# Task statement
Among the lines below, how many carry the string "outcome"? Reply with a number and nothing else.

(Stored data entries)

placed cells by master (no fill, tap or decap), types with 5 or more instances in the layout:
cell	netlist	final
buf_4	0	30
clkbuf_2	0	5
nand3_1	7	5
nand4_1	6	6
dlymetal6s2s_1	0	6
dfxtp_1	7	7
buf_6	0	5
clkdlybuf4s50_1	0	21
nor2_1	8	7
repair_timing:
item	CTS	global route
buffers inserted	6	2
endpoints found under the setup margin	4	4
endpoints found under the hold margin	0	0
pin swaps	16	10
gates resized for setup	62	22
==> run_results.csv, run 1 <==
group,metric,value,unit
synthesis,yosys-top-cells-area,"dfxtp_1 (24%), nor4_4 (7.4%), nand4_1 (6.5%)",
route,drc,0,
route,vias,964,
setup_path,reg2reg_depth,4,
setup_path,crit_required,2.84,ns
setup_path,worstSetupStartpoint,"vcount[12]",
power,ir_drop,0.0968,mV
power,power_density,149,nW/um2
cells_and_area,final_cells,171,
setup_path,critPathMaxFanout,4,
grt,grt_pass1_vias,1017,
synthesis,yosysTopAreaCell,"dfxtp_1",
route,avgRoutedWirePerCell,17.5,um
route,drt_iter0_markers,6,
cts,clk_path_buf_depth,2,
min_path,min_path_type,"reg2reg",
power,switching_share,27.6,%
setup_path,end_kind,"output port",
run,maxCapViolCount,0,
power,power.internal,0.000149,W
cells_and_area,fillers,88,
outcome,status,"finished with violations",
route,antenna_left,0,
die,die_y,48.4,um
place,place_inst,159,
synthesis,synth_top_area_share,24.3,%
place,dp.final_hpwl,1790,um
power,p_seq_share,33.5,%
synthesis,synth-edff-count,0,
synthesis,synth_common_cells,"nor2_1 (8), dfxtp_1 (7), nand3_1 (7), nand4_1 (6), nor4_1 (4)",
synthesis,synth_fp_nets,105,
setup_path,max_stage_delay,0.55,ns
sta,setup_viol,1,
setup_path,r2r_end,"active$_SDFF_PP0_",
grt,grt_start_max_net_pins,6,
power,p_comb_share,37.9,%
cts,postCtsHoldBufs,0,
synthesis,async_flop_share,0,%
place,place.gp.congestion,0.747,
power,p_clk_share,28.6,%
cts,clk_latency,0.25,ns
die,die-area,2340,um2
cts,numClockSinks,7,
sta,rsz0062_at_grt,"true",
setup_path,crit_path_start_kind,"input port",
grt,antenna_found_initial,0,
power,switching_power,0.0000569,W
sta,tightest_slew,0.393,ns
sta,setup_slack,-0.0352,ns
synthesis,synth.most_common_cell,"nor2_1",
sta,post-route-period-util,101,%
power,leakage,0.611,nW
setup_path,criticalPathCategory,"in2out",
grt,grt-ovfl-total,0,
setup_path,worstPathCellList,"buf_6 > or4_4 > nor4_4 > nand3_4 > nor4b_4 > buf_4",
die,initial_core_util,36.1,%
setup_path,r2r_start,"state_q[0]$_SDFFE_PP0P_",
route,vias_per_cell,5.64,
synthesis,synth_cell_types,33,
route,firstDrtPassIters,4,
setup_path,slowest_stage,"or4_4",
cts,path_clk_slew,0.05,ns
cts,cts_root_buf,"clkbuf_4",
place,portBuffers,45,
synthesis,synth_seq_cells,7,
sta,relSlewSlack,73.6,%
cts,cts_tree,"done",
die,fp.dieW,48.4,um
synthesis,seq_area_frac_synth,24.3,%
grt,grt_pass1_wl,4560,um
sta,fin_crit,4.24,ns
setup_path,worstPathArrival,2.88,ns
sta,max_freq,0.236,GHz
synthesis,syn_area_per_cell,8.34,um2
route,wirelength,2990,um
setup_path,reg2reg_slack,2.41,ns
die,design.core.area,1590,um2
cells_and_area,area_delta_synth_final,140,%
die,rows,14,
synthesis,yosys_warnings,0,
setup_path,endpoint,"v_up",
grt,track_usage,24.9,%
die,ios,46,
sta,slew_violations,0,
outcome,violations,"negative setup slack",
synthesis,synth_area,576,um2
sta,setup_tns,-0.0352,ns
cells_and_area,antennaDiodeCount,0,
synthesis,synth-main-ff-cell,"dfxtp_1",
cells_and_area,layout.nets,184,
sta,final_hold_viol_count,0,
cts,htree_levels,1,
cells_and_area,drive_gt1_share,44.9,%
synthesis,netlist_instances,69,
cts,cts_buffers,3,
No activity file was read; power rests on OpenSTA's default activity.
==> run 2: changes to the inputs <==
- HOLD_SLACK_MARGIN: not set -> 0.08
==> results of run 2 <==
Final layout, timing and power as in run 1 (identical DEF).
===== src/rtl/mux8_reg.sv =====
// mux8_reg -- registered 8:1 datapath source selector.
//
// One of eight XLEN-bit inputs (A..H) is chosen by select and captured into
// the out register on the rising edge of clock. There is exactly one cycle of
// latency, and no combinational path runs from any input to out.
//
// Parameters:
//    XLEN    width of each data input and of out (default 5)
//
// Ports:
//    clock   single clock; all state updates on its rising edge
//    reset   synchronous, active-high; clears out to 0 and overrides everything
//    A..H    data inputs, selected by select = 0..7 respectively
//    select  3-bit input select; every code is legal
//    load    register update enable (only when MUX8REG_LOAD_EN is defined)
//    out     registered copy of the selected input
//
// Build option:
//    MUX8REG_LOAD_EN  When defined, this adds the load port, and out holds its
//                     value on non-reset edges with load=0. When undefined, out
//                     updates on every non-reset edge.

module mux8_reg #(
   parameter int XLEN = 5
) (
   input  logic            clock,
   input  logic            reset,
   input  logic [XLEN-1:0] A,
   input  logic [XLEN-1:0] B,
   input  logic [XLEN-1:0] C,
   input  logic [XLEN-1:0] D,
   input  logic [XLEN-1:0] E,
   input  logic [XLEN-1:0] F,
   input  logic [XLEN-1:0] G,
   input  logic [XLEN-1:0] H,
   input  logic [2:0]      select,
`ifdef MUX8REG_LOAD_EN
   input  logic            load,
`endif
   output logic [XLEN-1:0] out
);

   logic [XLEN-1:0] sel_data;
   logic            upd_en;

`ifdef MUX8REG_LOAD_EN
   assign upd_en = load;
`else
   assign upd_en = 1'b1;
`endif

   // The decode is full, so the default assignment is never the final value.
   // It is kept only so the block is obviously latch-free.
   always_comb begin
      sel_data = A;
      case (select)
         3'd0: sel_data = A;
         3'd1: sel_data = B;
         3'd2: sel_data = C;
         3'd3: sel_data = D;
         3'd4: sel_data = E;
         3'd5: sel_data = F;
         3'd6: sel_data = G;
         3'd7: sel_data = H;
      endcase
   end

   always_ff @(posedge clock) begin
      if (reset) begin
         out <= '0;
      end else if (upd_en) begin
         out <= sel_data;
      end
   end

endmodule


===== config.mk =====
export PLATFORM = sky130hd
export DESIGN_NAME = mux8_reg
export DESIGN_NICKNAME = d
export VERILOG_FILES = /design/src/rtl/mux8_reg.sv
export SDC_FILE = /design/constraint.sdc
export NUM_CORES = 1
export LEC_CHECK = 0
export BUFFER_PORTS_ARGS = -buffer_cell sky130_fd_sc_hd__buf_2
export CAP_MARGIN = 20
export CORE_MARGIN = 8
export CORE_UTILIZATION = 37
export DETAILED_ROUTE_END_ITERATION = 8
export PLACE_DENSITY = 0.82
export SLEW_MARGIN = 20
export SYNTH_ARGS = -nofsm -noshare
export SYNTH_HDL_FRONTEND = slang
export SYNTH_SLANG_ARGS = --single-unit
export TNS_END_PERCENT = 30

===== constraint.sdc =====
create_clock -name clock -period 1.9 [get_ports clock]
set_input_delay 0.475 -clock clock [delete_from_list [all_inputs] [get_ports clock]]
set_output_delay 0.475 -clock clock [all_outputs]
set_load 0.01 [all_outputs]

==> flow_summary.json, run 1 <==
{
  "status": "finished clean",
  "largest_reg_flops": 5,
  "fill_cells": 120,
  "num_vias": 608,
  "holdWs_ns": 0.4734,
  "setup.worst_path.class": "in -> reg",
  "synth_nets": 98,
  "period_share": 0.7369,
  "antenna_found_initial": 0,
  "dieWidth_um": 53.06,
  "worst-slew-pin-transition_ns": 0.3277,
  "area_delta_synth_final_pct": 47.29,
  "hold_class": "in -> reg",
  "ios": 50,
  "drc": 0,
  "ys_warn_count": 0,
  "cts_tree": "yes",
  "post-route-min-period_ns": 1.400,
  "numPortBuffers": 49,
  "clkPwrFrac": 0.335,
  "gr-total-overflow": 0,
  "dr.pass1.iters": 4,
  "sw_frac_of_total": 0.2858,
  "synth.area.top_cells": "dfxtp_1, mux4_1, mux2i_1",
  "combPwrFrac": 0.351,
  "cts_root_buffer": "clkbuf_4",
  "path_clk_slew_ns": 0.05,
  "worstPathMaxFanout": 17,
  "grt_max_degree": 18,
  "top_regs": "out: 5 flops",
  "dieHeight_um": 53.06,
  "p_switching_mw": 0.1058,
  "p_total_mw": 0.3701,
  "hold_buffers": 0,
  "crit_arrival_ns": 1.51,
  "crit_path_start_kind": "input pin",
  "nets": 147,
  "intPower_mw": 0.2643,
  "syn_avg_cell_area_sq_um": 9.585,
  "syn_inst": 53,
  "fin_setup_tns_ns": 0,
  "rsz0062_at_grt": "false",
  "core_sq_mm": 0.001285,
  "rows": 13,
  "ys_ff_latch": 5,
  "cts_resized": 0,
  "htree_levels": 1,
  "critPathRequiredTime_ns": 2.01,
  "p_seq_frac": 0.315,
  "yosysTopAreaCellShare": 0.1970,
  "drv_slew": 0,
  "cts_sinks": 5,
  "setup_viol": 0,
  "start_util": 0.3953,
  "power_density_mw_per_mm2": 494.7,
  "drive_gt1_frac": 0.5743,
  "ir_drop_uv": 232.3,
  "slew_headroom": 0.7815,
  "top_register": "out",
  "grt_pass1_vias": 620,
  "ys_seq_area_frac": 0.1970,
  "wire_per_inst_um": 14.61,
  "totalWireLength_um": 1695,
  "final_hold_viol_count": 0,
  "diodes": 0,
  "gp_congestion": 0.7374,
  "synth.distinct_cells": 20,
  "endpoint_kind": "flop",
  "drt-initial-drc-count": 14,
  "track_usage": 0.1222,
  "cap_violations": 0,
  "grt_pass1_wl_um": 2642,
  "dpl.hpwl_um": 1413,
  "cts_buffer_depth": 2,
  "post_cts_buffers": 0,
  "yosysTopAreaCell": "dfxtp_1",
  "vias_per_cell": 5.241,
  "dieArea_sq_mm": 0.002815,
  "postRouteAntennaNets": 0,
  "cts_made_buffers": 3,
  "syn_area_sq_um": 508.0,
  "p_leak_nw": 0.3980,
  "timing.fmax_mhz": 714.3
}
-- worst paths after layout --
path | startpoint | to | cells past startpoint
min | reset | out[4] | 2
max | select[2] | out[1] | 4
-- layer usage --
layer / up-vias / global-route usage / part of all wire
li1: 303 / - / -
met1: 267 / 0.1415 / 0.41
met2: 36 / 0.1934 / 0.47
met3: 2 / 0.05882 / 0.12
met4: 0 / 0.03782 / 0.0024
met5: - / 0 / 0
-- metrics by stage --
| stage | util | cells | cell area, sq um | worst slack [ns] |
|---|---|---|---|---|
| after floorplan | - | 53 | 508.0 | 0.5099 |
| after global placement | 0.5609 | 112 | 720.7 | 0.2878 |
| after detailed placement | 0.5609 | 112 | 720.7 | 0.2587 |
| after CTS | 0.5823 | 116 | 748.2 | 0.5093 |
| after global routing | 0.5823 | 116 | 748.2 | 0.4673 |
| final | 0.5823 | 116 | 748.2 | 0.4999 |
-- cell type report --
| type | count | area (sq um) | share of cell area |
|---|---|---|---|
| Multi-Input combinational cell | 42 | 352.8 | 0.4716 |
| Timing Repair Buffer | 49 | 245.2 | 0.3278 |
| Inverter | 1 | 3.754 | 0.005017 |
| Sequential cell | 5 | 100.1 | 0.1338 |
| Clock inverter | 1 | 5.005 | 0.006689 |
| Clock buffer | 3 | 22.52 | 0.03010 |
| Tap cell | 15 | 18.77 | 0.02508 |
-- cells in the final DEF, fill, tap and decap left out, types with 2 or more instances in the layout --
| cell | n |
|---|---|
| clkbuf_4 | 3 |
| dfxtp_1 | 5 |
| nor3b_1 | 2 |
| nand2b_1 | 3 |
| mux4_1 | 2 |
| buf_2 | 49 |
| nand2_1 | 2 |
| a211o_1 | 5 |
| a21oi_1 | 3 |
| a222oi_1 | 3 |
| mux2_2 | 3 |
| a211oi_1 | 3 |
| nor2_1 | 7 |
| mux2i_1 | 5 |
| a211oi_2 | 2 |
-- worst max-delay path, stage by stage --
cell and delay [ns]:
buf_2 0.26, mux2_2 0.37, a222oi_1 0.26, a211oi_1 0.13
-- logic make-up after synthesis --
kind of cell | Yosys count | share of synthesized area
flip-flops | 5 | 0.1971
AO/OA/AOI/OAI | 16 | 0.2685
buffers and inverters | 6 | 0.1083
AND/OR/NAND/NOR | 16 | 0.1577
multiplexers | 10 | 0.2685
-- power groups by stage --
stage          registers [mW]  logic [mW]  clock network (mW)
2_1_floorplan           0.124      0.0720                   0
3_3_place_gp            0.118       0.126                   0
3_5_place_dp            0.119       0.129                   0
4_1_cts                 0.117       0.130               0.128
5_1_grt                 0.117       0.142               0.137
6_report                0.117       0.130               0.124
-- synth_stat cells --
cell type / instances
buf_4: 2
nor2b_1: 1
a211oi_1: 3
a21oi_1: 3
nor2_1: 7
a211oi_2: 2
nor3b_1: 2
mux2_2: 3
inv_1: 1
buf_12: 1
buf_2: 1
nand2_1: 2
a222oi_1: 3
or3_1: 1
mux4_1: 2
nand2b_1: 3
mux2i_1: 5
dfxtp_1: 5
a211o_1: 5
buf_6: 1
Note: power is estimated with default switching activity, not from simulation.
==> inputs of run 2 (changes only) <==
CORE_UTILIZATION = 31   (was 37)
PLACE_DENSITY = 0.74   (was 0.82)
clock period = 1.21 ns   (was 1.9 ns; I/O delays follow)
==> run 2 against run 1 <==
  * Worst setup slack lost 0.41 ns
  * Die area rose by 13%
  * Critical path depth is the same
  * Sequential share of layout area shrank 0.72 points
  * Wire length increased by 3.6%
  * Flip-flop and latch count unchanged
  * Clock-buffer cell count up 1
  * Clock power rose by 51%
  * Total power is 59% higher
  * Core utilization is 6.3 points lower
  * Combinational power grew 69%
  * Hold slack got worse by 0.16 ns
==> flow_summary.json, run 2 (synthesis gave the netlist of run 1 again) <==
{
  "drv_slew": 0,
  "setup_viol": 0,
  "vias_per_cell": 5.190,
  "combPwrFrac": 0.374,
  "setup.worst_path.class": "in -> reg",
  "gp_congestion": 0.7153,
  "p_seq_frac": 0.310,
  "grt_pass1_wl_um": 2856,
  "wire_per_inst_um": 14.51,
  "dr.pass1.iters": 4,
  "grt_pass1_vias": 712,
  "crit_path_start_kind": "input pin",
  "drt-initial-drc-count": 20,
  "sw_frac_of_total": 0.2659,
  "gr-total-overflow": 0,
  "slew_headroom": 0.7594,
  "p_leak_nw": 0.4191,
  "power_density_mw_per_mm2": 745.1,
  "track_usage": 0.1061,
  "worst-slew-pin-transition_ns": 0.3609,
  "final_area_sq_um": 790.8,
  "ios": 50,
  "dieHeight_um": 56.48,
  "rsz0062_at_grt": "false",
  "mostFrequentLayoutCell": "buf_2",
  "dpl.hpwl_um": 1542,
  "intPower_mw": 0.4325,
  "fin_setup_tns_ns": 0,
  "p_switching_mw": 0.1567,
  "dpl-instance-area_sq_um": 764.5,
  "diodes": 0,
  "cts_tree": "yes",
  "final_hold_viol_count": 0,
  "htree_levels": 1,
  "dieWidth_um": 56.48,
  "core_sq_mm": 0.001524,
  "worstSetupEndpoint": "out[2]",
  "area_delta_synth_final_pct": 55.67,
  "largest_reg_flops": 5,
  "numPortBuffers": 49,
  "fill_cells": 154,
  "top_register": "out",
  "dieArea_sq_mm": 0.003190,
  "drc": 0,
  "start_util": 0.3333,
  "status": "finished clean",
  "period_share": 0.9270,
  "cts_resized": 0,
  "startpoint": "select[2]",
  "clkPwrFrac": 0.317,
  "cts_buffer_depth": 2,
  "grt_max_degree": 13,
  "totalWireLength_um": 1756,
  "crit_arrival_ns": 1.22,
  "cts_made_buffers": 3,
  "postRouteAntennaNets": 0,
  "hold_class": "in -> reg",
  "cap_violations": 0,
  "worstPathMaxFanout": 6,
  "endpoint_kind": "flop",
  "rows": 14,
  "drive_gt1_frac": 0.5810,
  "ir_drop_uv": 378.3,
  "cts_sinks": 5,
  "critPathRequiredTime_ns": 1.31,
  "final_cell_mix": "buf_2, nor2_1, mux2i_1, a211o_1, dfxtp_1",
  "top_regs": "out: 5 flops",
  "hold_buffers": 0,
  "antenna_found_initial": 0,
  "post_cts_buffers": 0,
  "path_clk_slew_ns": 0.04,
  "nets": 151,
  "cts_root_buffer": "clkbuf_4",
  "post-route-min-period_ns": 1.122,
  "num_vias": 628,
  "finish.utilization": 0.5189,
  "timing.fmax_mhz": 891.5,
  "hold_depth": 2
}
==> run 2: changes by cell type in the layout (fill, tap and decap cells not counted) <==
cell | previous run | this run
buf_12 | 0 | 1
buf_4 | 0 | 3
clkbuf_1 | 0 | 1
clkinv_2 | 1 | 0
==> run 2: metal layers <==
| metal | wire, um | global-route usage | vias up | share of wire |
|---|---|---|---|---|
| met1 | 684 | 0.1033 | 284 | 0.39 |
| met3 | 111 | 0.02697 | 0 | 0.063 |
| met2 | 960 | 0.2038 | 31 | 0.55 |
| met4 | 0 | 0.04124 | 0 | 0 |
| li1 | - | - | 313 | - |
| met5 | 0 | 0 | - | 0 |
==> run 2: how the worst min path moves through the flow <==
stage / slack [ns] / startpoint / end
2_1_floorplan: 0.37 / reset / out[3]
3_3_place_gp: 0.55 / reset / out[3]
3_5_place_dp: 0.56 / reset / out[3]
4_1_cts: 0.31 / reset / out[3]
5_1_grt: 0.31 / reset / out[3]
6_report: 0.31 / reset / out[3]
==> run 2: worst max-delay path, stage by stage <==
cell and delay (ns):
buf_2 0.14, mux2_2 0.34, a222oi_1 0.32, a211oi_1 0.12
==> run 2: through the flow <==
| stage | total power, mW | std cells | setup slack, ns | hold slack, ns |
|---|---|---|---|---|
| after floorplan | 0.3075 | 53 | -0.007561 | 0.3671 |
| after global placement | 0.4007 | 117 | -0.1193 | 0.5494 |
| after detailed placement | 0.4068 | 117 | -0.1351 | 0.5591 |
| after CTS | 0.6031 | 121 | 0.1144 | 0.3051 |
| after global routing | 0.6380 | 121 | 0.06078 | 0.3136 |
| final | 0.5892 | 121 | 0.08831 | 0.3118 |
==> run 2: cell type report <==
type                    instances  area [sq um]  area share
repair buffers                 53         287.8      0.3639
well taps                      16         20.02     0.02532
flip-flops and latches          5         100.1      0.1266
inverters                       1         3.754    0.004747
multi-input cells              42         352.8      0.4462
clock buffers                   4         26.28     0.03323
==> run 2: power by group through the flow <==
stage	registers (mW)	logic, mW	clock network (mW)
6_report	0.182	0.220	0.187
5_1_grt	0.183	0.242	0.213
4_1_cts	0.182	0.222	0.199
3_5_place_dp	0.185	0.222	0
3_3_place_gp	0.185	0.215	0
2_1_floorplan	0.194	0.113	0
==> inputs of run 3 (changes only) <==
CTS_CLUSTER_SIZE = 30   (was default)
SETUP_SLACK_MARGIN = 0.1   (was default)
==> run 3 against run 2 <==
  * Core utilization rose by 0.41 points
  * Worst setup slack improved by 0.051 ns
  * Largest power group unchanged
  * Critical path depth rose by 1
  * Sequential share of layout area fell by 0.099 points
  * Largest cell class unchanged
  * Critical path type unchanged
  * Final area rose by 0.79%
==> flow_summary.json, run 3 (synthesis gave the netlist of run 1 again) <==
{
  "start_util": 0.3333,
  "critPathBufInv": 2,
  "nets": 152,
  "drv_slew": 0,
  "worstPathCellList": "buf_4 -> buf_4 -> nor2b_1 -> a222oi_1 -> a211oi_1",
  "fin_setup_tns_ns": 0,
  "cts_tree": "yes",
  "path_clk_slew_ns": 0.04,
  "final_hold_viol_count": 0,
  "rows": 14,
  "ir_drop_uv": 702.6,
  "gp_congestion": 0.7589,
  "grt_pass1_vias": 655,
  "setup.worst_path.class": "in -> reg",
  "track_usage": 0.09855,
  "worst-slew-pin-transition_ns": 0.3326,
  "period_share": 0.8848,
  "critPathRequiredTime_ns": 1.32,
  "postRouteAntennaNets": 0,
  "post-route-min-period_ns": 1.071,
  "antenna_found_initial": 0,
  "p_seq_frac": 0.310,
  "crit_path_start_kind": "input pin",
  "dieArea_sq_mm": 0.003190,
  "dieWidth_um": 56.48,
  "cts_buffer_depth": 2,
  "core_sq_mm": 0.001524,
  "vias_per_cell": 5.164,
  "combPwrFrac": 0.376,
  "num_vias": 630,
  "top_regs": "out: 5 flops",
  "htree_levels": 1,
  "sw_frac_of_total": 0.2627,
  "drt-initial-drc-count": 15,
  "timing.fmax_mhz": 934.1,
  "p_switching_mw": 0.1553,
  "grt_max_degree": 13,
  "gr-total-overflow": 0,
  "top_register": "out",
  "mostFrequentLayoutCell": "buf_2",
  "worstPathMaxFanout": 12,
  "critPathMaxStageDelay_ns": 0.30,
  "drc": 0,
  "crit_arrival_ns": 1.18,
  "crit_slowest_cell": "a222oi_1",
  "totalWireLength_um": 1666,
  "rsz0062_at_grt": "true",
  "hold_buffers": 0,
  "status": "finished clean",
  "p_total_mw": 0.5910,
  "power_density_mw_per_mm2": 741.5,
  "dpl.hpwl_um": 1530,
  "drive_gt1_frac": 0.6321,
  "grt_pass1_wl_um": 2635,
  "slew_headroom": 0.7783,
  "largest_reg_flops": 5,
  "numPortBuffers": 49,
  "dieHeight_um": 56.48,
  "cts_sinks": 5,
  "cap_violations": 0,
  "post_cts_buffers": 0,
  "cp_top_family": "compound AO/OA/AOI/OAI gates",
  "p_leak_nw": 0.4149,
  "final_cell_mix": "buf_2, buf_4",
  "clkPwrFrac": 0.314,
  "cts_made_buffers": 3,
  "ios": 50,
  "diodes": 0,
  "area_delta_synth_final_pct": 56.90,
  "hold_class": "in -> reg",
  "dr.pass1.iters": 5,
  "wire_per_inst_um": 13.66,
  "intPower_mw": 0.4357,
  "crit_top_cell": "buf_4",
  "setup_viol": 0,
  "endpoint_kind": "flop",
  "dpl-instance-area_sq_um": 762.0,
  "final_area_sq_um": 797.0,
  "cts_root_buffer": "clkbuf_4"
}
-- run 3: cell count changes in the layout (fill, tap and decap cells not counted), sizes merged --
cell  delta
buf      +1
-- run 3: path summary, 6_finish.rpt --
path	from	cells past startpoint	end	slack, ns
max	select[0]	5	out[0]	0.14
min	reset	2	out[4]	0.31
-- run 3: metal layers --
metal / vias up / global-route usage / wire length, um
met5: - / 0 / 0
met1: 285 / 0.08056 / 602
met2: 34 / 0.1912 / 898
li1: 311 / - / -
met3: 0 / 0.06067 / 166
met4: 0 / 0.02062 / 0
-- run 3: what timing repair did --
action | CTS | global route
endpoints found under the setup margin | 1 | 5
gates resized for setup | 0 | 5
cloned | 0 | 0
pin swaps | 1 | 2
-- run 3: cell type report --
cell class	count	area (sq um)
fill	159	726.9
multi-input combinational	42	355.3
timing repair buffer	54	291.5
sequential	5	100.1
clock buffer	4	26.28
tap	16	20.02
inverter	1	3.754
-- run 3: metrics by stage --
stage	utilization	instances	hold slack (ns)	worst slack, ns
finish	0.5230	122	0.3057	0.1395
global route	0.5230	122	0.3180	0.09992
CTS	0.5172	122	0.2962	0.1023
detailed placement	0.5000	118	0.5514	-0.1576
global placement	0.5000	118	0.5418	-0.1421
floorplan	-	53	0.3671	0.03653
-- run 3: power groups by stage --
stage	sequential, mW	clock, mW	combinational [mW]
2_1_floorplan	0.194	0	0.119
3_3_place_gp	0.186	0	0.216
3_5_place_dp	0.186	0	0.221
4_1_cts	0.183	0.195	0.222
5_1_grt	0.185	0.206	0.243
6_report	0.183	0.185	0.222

# Solution
2